片刻之后,众人呼啦啦走得一干二净,只剩李白一个人被遗弃在甲板上,彻底傻了眼。

这回真的翻车了!

他怎么就多长了一张嘴呢!

这时,他一抬头,看见小伙伴高适还站在一边,心头不禁充满了感动:“还是你好,肯留下来陪我。”

“哦”,高适笑着点点头,与他擦肩而过,“再见了太白,大家方才邀请我一起去吃烤肉。
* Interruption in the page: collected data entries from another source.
Background: an optimization exercise with open tools, aiming at small area, a short achievable clock period and few clock cycles. Do not read the settings as production practice. In this exercise RTL edits were held to simulation tests only and were not proved equivalent to the original. Power is estimated from default activity; no workload was simulated.

==> flow/design.v <==
`timescale 1ns / 1ps
`default_nettype none
module raycaster_sprite_projection_core (
   input  wire                 clock,
   input  wire                 reset,
   input  wire                 req_valid,
   output wire                 req_ready,
   input  wire [5:0]           req_cell_row,
   input  wire [5:0]           req_cell_col,
   input  wire                 req_cell_valid,
   input  wire                 req_frame_last,
   output wire                 rsp_valid,
   input  wire                 rsp_ready,
   output wire [4:0]           rsp_sprite_index,
   output wire [4:0]           rsp_rank,
   output wire [31:0]          rsp_depth,
   output wire [15:0]          rsp_screen_x,
   output wire [15:0]          rsp_sprite_size,
   output wire [10:0]          rsp_draw_start_y,
   output wire [10:0]          rsp_draw_end_y,
   output wire [14:0]          rsp_draw_start_x,
   output wire [15:0]          rsp_draw_end_x,
   output wire                 rsp_not_drawable,
   output wire                 rsp_last,
   input  wire                 csr_valid,
   output wire                 csr_ready,
   input  wire [2:0]           csr_reg_index,
   input  wire [15:0]          csr_wr_data
);
   localparam int MAX_SPRITES = 32;
   localparam int IDX_W       = 5;
   localparam int CNT_W       = 6;
   localparam int CSR_IDX_W   = 3;
   localparam int DIV_NW      = 56;
   localparam int DIV_DW      = 33;
   localparam logic [CSR_IDX_W-1:0] CSR_CAM_X   = 3'd0;
   localparam logic [CSR_IDX_W-1:0] CSR_CAM_Y   = 3'd1;
   localparam logic [CSR_IDX_W-1:0] CSR_DIR_X   = 3'd2;
   localparam logic [CSR_IDX_W-1:0] CSR_DIR_Y   = 3'd3;
   localparam logic [CSR_IDX_W-1:0] CSR_PLANE_X = 3'd4;
   localparam logic [CSR_IDX_W-1:0] CSR_PLANE_Y = 3'd5;
   localparam logic [CSR_IDX_W-1:0] CSR_SCR_W   = 3'd6;
   localparam logic [CSR_IDX_W-1:0] CSR_SCR_H   = 3'd7;
   typedef struct packed {
      logic [IDX_W-1:0]   sprite_index;
      logic [IDX_W-1:0]   rank;
      logic signed [31:0] depth;
      logic signed [15:0] screen_x;
      logic [15:0]        sprite_size;
      logic [10:0]        draw_start_y;
      logic [10:0]        draw_end_y;
      logic [14:0]        draw_start_x;
      logic signed [15:0] draw_end_x;
      logic               not_drawable;
      logic               last;
   } rsp_payload_type;
   typedef enum logic [4:0] {
      ST_IDLE, ST_SLD, ST_SQ1, ST_SQ2, ST_SQ3, ST_INS,
      ST_PLD, ST_P1, ST_P2, ST_P3, ST_P4, ST_P5, ST_P6, ST_P7,
      ST_DDIV, ST_DCHK, ST_SXM, ST_XDIV, ST_XCHK, ST_ZDIV, ST_BND, ST_OUT
   } state_type;
   state_type state_ff;
   logic [15:0]        cam_x_ff, cam_y_ff;
   logic signed [15:0] dir_x_ff, dir_y_ff, pl_x_ff, pl_y_ff;
   logic [11:0]        scr_w_ff, scr_h_ff;
   logic [5:0]  row_mem_ff  [MAX_SPRITES];
   logic [5:0]  col_mem_ff  [MAX_SPRITES];
   logic [IDX_W-1:0] ord_mem_ff [MAX_SPRITES];
   logic [31:0] dist_mem_ff [MAX_SPRITES];
   logic [CNT_W-1:0] cnt_ff;
   logic [IDX_W-1:0] i_ff, j_ff, r_ff, idx_ff;
   logic signed [17:0] dx_ff, dy_ff;
   logic signed [52:0] prod_ff, t_ff;
   logic [31:0]        kd_ff;
   logic signed [33:0] numx_ff, numy_ff;
   logic [30:0]        depth_ff;
   logic signed [47:0] sx_ff;
   logic [DIV_NW-1:0] div_num_ff;
   logic [DIV_DW-1:0] div_den_ff;
   logic [DIV_DW:0]   div_rem_ff;
   logic              div_neg_ff;
   logic [5:0]        div_cnt_ff;
   rsp_payload_type rsp_ff;
   logic            rsp_valid_ff;
   logic [CNT_W-1:0]   cnt_in;
   logic               cell_add;
   logic [IDX_W-1:0]   sel_idx, jm1;
   logic [17:0]        px, py;
   logic signed [17:0] dx_sel, dy_sel;
   logic signed [34:0] mul_a;
   logic signed [17:0] mul_b;
   logic signed [52:0] prod_in, det_w, det_mag, numy_mag, prod_mag, sq_sum;
   logic [DIV_DW:0]    rem_sh, div_rem_in;
   logic               div_ge;
   logic [DIV_NW-1:0]  div_num_in;
   logic signed [56:0] div_q;
   logic               is_last;
   logic [27:0]        size_w;
   logic signed [47:0] hs_s, h2_s, h_s, w_s, dsy_s, dey_s, dey_c, dsx_s, dex_s, dex_c;
   rsp_payload_type    nd_pl, bnd_pl;
   assign req_ready        = (state_ff == ST_IDLE);
   assign csr_ready        = 1'b1;
   assign rsp_valid        = rsp_valid_ff;
   assign rsp_sprite_index = rsp_ff.sprite_index;
   assign rsp_rank         = rsp_ff.rank;
   assign rsp_depth        = rsp_ff.depth;
   assign rsp_screen_x     = rsp_ff.screen_x;
   assign rsp_sprite_size  = rsp_ff.sprite_size;
   assign rsp_draw_start_y = rsp_ff.draw_start_y;
   assign rsp_draw_end_y   = rsp_ff.draw_end_y;
   assign rsp_draw_start_x = rsp_ff.draw_start_x;
   assign rsp_draw_end_x   = rsp_ff.draw_end_x;
   assign rsp_not_drawable = rsp_ff.not_drawable;
   assign rsp_last         = rsp_ff.last;
   assign cell_add = req_cell_valid && (cnt_ff < CNT_W'(MAX_SPRITES));
   assign cnt_in   = cnt_ff + CNT_W'(cell_add);
   assign is_last  = ({1'b0, r_ff} == (cnt_ff - CNT_W'(1)));
   assign jm1      = j_ff - IDX_W'(1);
   assign sel_idx = (state_ff == ST_SLD) ? i_ff : ord_mem_ff[r_ff];
   assign px      = {2'b00, col_mem_ff[sel_idx], 10'd512};
   assign py      = {2'b00, row_mem_ff[sel_idx], 10'd512};
   assign dx_sel  = $signed(px - {2'b00, cam_x_ff});
   assign dy_sel  = $signed(py - {2'b00, cam_y_ff});
   always_comb begin
      mul_a = '0;
      mul_b = '0;
      unique case (state_ff)
         ST_SQ1: begin mul_a = 35'(dx_ff);    mul_b = dx_ff; end
         ST_SQ2: begin mul_a = 35'(dy_ff);    mul_b = dy_ff; end
         ST_P1:  begin mul_a = 35'(dir_y_ff); mul_b = dx_ff; end
         ST_P2:  begin mul_a = 35'(dir_x_ff); mul_b = dy_ff; end
         ST_P3:  begin mul_a = 35'(pl_x_ff);  mul_b = dy_ff; end
         ST_P4:  begin mul_a = 35'(pl_y_ff);  mul_b = dx_ff; end
         ST_P5:  begin mul_a = 35'(pl_x_ff);  mul_b = 18'(dir_y_ff); end
         ST_P6:  begin mul_a = 35'(dir_x_ff); mul_b = 18'(pl_y_ff); end
         ST_DCHK: begin
            mul_a = 35'(numy_ff) + 35'(numx_ff);
            mul_b = $signed({7'b0, scr_w_ff[11:1]});
         end
         default: begin mul_a = '0; mul_b = '0; end
      endcase
   end
   assign prod_in  = 53'(mul_a) * 53'(mul_b);
   assign sq_sum   = t_ff + prod_ff;
   assign det_w    = t_ff - prod_ff;
   assign det_mag  = det_w[52] ? -det_w : det_w;
   assign numy_mag = numy_ff[33] ? -(53'(numy_ff)) : 53'(numy_ff);
   assign prod_mag = prod_ff[52] ? -prod_ff : prod_ff;
   assign rem_sh     = {div_rem_ff[DIV_DW-1:0], div_num_ff[DIV_NW-1]};
   assign div_ge     = (rem_sh >= {1'b0, div_den_ff});
   assign div_rem_in = div_ge ? (rem_sh - {1'b0, div_den_ff}) : rem_sh;
   assign div_num_in = {div_num_ff[DIV_NW-2:0], div_ge};
   assign div_q      = div_neg_ff ? -$signed({1'b0, div_num_ff}) : $signed({1'b0, div_num_ff});
   always_comb begin
      nd_pl              = '0;
      nd_pl.sprite_index = idx_ff;
      nd_pl.rank         = r_ff;
      nd_pl.not_drawable = 1'b1;
      nd_pl.last         = is_last;
   end
   always_comb begin
      size_w = div_num_ff[27:0];
      hs_s   = $signed(48'(size_w[27:1]));
      h2_s   = $signed(48'(scr_h_ff[11:1]));
      h_s    = $signed(48'(scr_h_ff));
      w_s    = $signed(48'(scr_w_ff));
      dsy_s  = h2_s - hs_s;
      dey_s  = hs_s + h2_s;
      dsx_s  = sx_ff - hs_s;
      dex_s  = hs_s + sx_ff;
      if (dey_s >= h_s) begin
         dey_c = (scr_h_ff != 12'd0) ? (h_s - 48'sd1) : 48'sd0;
      end else begin
         dey_c = dey_s;
      end
      if (dex_s >= w_s) begin
         dex_c = w_s - 48'sd1;
      end else begin
         dex_c = dex_s;
      end
      bnd_pl              = '0;
      bnd_pl.sprite_index = idx_ff;
      bnd_pl.rank         = r_ff;
      bnd_pl.last         = is_last;
      bnd_pl.depth        = $signed({1'b0, depth_ff});
      if (sx_ff > 48'sd32767) begin
         bnd_pl.screen_x = 16'sd32767;
      end else if (sx_ff < -48'sd32768) begin
         bnd_pl.screen_x = -16'sd32768;
      end else begin
         bnd_pl.screen_x = sx_ff[15:0];
      end
      bnd_pl.sprite_size  = (size_w > 28'd65535) ? 16'hFFFF : size_w[15:0];
      bnd_pl.draw_start_y = (dsy_s < 48'sd0) ? 11'd0 : dsy_s[10:0];
      bnd_pl.draw_end_y   = (dey_c > 48'sd2047) ? 11'd2047 : dey_c[10:0];
      if (dsx_s < 48'sd0) begin
         bnd_pl.draw_start_x = 15'd0;
      end else if (dsx_s > 48'sd32767) begin
         bnd_pl.draw_start_x = 15'd32767;
      end else begin
         bnd_pl.draw_start_x = dsx_s[14:0];
      end
      if (dex_c > 48'sd32767) begin
         bnd_pl.draw_end_x = 16'sd32767;
      end else if (dex_c < -48'sd32768) begin
         bnd_pl.draw_end_x = -16'sd32768;
      end else begin
         bnd_pl.draw_end_x = dex_c[15:0];
      end
      bnd_pl.not_drawable = 1'b0;
   end
   always_ff @(posedge clock) begin
      if (reset) begin
         state_ff     <= ST_IDLE;
         cnt_ff       <= '0;
         rsp_valid_ff <= 1'b0;
         cam_x_ff     <= 16'd0;
         cam_y_ff     <= 16'd0;
         dir_x_ff     <= 16'sd16384;
         dir_y_ff     <= 16'sd0;
         pl_x_ff      <= 16'sd0;
         pl_y_ff      <= 16'sd10813;
         scr_w_ff     <= 12'd640;
         scr_h_ff     <= 12'd480;
      end else begin
         prod_ff <= prod_in;
         if (csr_valid) begin
            unique case (csr_reg_index)
               CSR_CAM_X:   cam_x_ff <= csr_wr_data;
               CSR_CAM_Y:   cam_y_ff <= csr_wr_data;
               CSR_DIR_X:   dir_x_ff <= $signed(csr_wr_data);
               CSR_DIR_Y:   dir_y_ff <= $signed(csr_wr_data);
               CSR_PLANE_X: pl_x_ff  <= $signed(csr_wr_data);
               CSR_PLANE_Y: pl_y_ff  <= $signed(csr_wr_data);
               CSR_SCR_W:   scr_w_ff <= csr_wr_data[11:0];
               CSR_SCR_H:   scr_h_ff <= csr_wr_data[11:0];
            endcase
         end
         unique case (state_ff)
            ST_IDLE: begin
               if (req_valid) begin
                  if (cell_add) begin
                     row_mem_ff[cnt_ff[IDX_W-1:0]] <= req_cell_row;
                     col_mem_ff[cnt_ff[IDX_W-1:0]] <= req_cell_col;
                  end
                  cnt_ff <= cnt_in;
                  i_ff   <= '0;
                  if (req_frame_last && (cnt_in != '0)) begin
                     state_ff <= ST_SLD;
                  end
               end
            end
            ST_SLD: begin
               dx_ff    <= dx_sel;
               dy_ff    <= dy_sel;
               j_ff     <= i_ff;
               state_ff <= ST_SQ1;
            end
            ST_SQ1: state_ff <= ST_SQ2;
            ST_SQ2: begin
               t_ff     <= prod_ff;
               state_ff <= ST_SQ3;
            end
            ST_SQ3: begin
               kd_ff    <= sq_sum[33:2];
               state_ff <= ST_INS;
            end
            ST_INS: begin
               if ((j_ff != '0) && (dist_mem_ff[jm1] < kd_ff)) begin
                  dist_mem_ff[j_ff] <= dist_mem_ff[jm1];
                  ord_mem_ff[j_ff]  <= ord_mem_ff[jm1];
                  j_ff              <= jm1;
               end else begin
                  dist_mem_ff[j_ff] <= kd_ff;
                  ord_mem_ff[j_ff]  <= i_ff;
                  if ({1'b0, i_ff} == (cnt_ff - CNT_W'(1))) begin
                     r_ff     <= '0;
                     state_ff <= ST_PLD;
                  end else begin
                     i_ff     <= i_ff + IDX_W'(1);
                     state_ff <= ST_SLD;
                  end
               end
            end
            ST_PLD: begin
               idx_ff   <= sel_idx;
               dx_ff    <= dx_sel;
               dy_ff    <= dy_sel;
               state_ff <= ST_P1;
            end
            ST_P1: state_ff <= ST_P2;
            ST_P2: begin
               t_ff     <= prod_ff;
               state_ff <= ST_P3;
            end
            ST_P3: begin
               numx_ff  <= det_w[33:0];
               state_ff <= ST_P4;
            end
            ST_P4: begin
               t_ff     <= prod_ff;
               state_ff <= ST_P5;
            end
            ST_P5: begin
               numy_ff  <= det_w[33:0];
               state_ff <= ST_P6;
            end
            ST_P6: begin
               t_ff     <= prod_ff;
               state_ff <= ST_P7;
            end
            ST_P7: begin
               if (det_w == '0) begin
                  rsp_ff       <= nd_pl;
                  rsp_valid_ff <= 1'b1;
                  state_ff     <= ST_OUT;
               end else begin
                  div_num_ff <= {3'b000, numy_mag[32:0], 20'd0};
                  div_den_ff <= det_mag[DIV_DW-1:0];
                  div_neg_ff <= numy_ff[33] ^ det_w[52];
                  div_rem_ff <= '0;
                  div_cnt_ff <= '0;
                  state_ff   <= ST_DDIV;
               end
            end
            ST_DDIV, ST_XDIV, ST_ZDIV: begin
               div_num_ff <= div_num_in;
               div_rem_ff <= div_rem_in;
               div_cnt_ff <= div_cnt_ff + 6'd1;
               if (div_cnt_ff == 6'(DIV_NW - 1)) begin
                  priority case (state_ff)
                     ST_DDIV: state_ff <= ST_DCHK;
                     ST_XDIV: state_ff <= ST_XCHK;
                     default: state_ff <= ST_BND;
                  endcase
               end
            end
            ST_DCHK: begin
               if (div_q <= 57'sd0) begin
                  rsp_ff       <= nd_pl;
                  rsp_valid_ff <= 1'b1;
                  state_ff     <= ST_OUT;
               end else begin
                  depth_ff <= (div_q > 57'sd2147483647) ? 31'h7FFF_FFFF : div_q[30:0];
                  state_ff <= ST_SXM;
               end
            end
            ST_SXM: begin
               div_num_ff <= {3'b000, prod_mag};
               div_den_ff <= numy_mag[DIV_DW-1:0];
               div_neg_ff <= prod_ff[52] ^ numy_ff[33];
               div_rem_ff <= '0;
               div_cnt_ff <= '0;
               state_ff   <= ST_XDIV;
            end
            ST_XCHK: begin
               sx_ff      <= div_q[47:0];
               div_num_ff <= {28'd0, scr_h_ff, 16'd0};
               div_den_ff <= {2'b00, depth_ff};
               div_neg_ff <= 1'b0;
               div_rem_ff <= '0;
               div_cnt_ff <= '0;
               state_ff   <= ST_ZDIV;
            end
            ST_BND: begin
               rsp_ff       <= bnd_pl;
               rsp_valid_ff <= 1'b1;
               state_ff     <= ST_OUT;
            end
            ST_OUT: begin
               if (rsp_ready) begin
                  rsp_valid_ff <= 1'b0;
                  if (is_last) begin
                     cnt_ff   <= '0;
                     state_ff <= ST_IDLE;
                  end else begin
                     r_ff     <= r_ff + IDX_W'(1);
                     state_ff <= ST_PLD;
                  end
               end
            end
            default: state_ff <= ST_IDLE;
         endcase
      end
   end
endmodule
`default_nettype wire
==> flow/run.sh <==
#!/bin/bash
# synth_recipe.tcl (not shown) runs the flow's synth.tcl, then flattens the netlist and writes it again
# the make line also repeats each setting of config.mk as NAME=value (left out here)
make -C /OpenROAD-flow-scripts/flow DESIGN_CONFIG=/design/flow/config.mk WORK_HOME=/design/flow/orfs CLKGATE_MAP_FILE= SYNTH_SCRIPT=/design/flow/synth_recipe.tcl finish
==> flow/config.mk <==
export PLATFORM = sky130hd
export DESIGN_NAME = raycaster_sprite_projection_core
export DESIGN_NICKNAME = raycaster_sprite_projection_core
export VERILOG_FILES = /design/flow/design.v
export SDC_FILE = /design/flow/constraint.sdc
export NUM_CORES = 4
export LEC_CHECK = 0
export CAP_MARGIN = 20
export CORE_MARGIN = 2
export CORE_UTILIZATION = 40
export SLEW_MARGIN = 20
==> flow/constraint.sdc <==
create_clock -name core_clock -period 12.0 [get_ports {clock}]
set_input_delay 2.4000 -clock core_clock [delete_from_list [all_inputs] [get_ports {clock}]]
set_output_delay 2.4000 -clock core_clock [all_outputs]
set_load 0.01 [all_outputs]
==> impl_metrics.tcl <==
set metrics [dict create \
    status "no timing/DRC/antenna violations" \
    synth_nets 11390 \
    crit_top_cell "fa_1" \
    whs_ps 454.3 \
    worst_slack_ps 1093 \
    area_delta_synth_final_pct 11.61 \
    finClkSkew_ps 125.6 \
    antenna_found_initial 15 \
    gp_congestion 0.9484 \
    yosys_most_used_dff "edfxtp_1" \
    placementRows 210 \
    relSlewSlack_pct 22.82 \
    finalSetupViolCount 0 \
    dieWidth_um 577.5 \
    io_pins 170 \
    drt_first_pass_iters 7 \
    clk_latency_ps 960 \
    synth_area_leaders "edfxtp_1 (49%), fa_1 (9.3%), mux4_2 (8.5%)" \
    timing.final.crit_period_ps 10910 \
    syn_area_um2 131600 \
    layout.nets 11520 \
    port_buffers 167 \
    viasPerCell 5.834 \
    drc 0 \
    design_power_total_mw 25.99 \
    ys_ff_latch 2301 \
    grt_max_degree 118 \
    initial_core_util_pct 40.18 \
    max_clock_freq_mhz 91.68 \
    globalRouteTotalUtil_pct 25.02 \
    tightest_slew_ps 1155 \
    p_clk_share_pct 28.3 \
    slew_violations 0 \
    finalCritPeriodShare_pct 90.89 \
    grt_pass1_wl_mm 612.6 \
    synth_adder_area_share_pct 13.48 \
    cts_hold_buf 0 \
    root_buffer "clkbuf_16" \
    hold_viol_final 0 \
    ys_warn_count 1 \
    power.internal_mw 17.06 \
    synth_cells 10300 \
    multi_input_area_um2 58670 \
    tns_ps 0 \
    vdd_drop_max_v 0.0001444 \
    vias 87380 \
    p_comb_share_pct 31.5 \
    seqPwrFrac_pct 40.2 \
    synthMuxAreaShare_pct 9.776 \
    stdcell_area_um2 146800 \
    slowest_delay_ps 760 \
    drive_gt1_share_pct 12.23 \
    clockBufferDepth 4 \
    ant_nets 0 \
    static-leakage-power_nw 53.19 \
    synth-edff-count 2164 \
    worstPathMaxFanout 17 \
    synth_top_area_share_pct 49.40 \
    grt_pass1_vias 88020 \
    cts_made_buffers 240 \
    place_hpwl_mm 298.0 \
    register_area_um2 67730 \
    cts_tree "yes" \
    arrival_ps 11460 \
    wl_per_cell_um 28.06 \
    power_density_nw_per_um2 177.0 \
    cp_data_required_time_ps 12550 \
    core-area_um2 327400 \
    holdCritPathClass "reg -> reg" \
    cts_setup_buffers 0 \
    first_iter_violations 9420 \
    cts_sinks 2301 \
    cts_resized 0 \
    placed_cell_area_um2 139000 \
    cp_slowest_cell "nor4_1" \
    switching_share_pct 34.36 \
    dp_slack_ps 1405 \
    cts-htree-levels 4 \
    grt_overflow 0 \
    synth_top_family_by_area "adder cells" \
    synth-simple-area-share_pct 9.190 \
    synthXorXnorAreaFrac_pct 3.128 \
    wl_mm 420.3 \
    async_flop_share_pct 0 \
    synth_top_area_cell "edfxtp_1" \
    p_sw_mw 8.932 \
    end_kind "flop" \
    fillers 29600 \
    rsz0062_at_grt "no" \
    synth_compound_area_share_pct 8.458 \
    clk_pin_slew_ps 60 \
    die_h_um 577.5 \
    drv_cap 0 \
    critPathKind "reg -> reg" \
    synth_seq_area_share_pct 51.48 \
    die_area_um2 333500 \
    critPathLaunchType "flop" \
    synth_cell_types 108 \
    avgSynthCellArea_um2 12.77 \
]
[sequential cells by signal (all words and copies together), names as in the netlist, 53 cells and up, named ones only]
signal       cells
dist_mem_ff   1024
col_mem_ff     192
row_mem_ff     192
ord_mem_ff     160
rsp_ff         128
div_num_ff      56
prod_ff         53
t_ff            53
[final timing paths]
check,start,to,slack [ps],cells past startpoint
worst max-delay path,numy_ff[0],prod_ff[52],1090,37
worst max register to register,numy_ff[0],prod_ff[52],1090,37
worst min register to register,cam_y_ff[12],cam_y_ff[12],450,2
worst min-delay path,cam_y_ff[12],cam_y_ff[12],450,2
[area by class of cell]
| cell class | count | share of cell area [%] |
|---|---|---|
| antenna | 5 | 0.008522 |
| inverter | 1034 | 2.644 |
| multi-input combinational | 6470 | 39.96 |
| clock inverter | 146 | 0.9612 |
| tap | 4346 | 3.704 |
| sequential | 2301 | 46.13 |
| timing repair buffer | 381 | 2.297 |
| clock buffer | 295 | 4.300 |
[cells by family (layout without fill, tap and decap cells)]
| group | Yosys count | count (layout) |
|---|---|---|
| simple gates | 2627 | 2627 |
| other cells | 2 | 7 |
| compound gates | 1662 | 1662 |
| xor+xnor | 469 | 469 |
| mux | 658 | 658 |
| flops | 2301 | 2301 |
| fa+ha+maj | 1052 | 1052 |
| buf+inv | 1533 | 1856 |
[per-stage QoR]
step / utilization [%] / instances
detailed placement: 42.47 / 14530
floorplan: - / 10300
CTS: 44.83 / 14970
global placement: 42.45 / 14530
finish: 44.85 / 14980
global route: 44.84 / 14970
[cell usage in the layout (no fill, tap or decap), types with 47 or more instances in the layout]
cell / n
clkbuf_16: 241
nand2b_1: 91
o21a_1: 54
nand3_1: 134
nand2_1: 938
mux4_2: 494
o21ai_0: 254
mux2i_1: 89
mux2_2: 75
o221ai_1: 61
or3_1: 60
a211oi_1: 70
fa_1: 609
dfxtp_1: 134
xor2_1: 146
nand4_1: 82
a21oi_1: 467
nor2_1: 700
xnor2_1: 319
inv_1: 1028
ha_1: 442
and2_1: 80
a22oi_1: 61
edfxtp_1: 2164
clkinv_1: 52
nor4_1: 57
a21o_1: 106
o22ai_1: 47
buf_4: 206
nor2b_1: 89
clkdlybuf4s50_1: 166
nor3_1: 136
o31ai_1: 72
[power by group through the flow]
stage	logic, mW	registers, mW	clock network, mW
6_report	8.18	10.5	7.36
5_1_grt	8.85	10.5	7.78
4_1_cts	8.20	10.4	7.48
3_5_place_dp	8.16	10.6	0
3_3_place_gp	8.03	10.6	0
2_1_floorplan	5.29	10.4	0
[per-layer routing]
layer / vias to the layer above / GRT usage [%] / wire [um]
li1: 37820 / - / -
met1: 45250 / 33.03 / 171200
met2: 3557 / 41.68 / 202500
met3: 746 / 3.342 / 27170
met4: 6 / 10.24 / 19440
met5: - / 0 / 36
[synth_stat cells (75+ instances only)]
cell      number
fa_1         609
ha_1         443
mux2i_1       89
and2_1        80
nor2_1       755
nor2b_1       89
nor3_1       145
nand4_1       82
nand2_1      939
mux4_2       494
clkbuf_1     398
a21oi_1      474
inv_1       1028
xnor2_1      320
o21ai_0      255
a21o_1       106
xor2_1       148
nand2b_1      92
edfxtp_1    2164
mux2_2        75
nand3_1      134
dfxtp_1      137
”

谢灵运等人对高适的边塞诗很感兴趣,因为刘宋帝国接下来将会开始一系列横扫欧亚非的对外战争,文人们都想和高适这位边塞诗的集大成者聊聊,获取一些新灵感。

没准他们以后也会写同类型的诗呢。

李白:???

……

在不到三日的时间内,唐玄宗的退位罪己诏传遍了全天下。

刘裕以雷霆手段清扫了唐宫上下,灭杀了一切反对之声,令唐玄宗退休变成太上皇,扶太子李亨登基。

李亨比他那位父皇识时务得多,别管刘裕等人是不是真的穿越了时空,从过去和未来而来,反正他一个都惹不起,兢兢业业地当着吉祥物,众人让他做什么就做什么。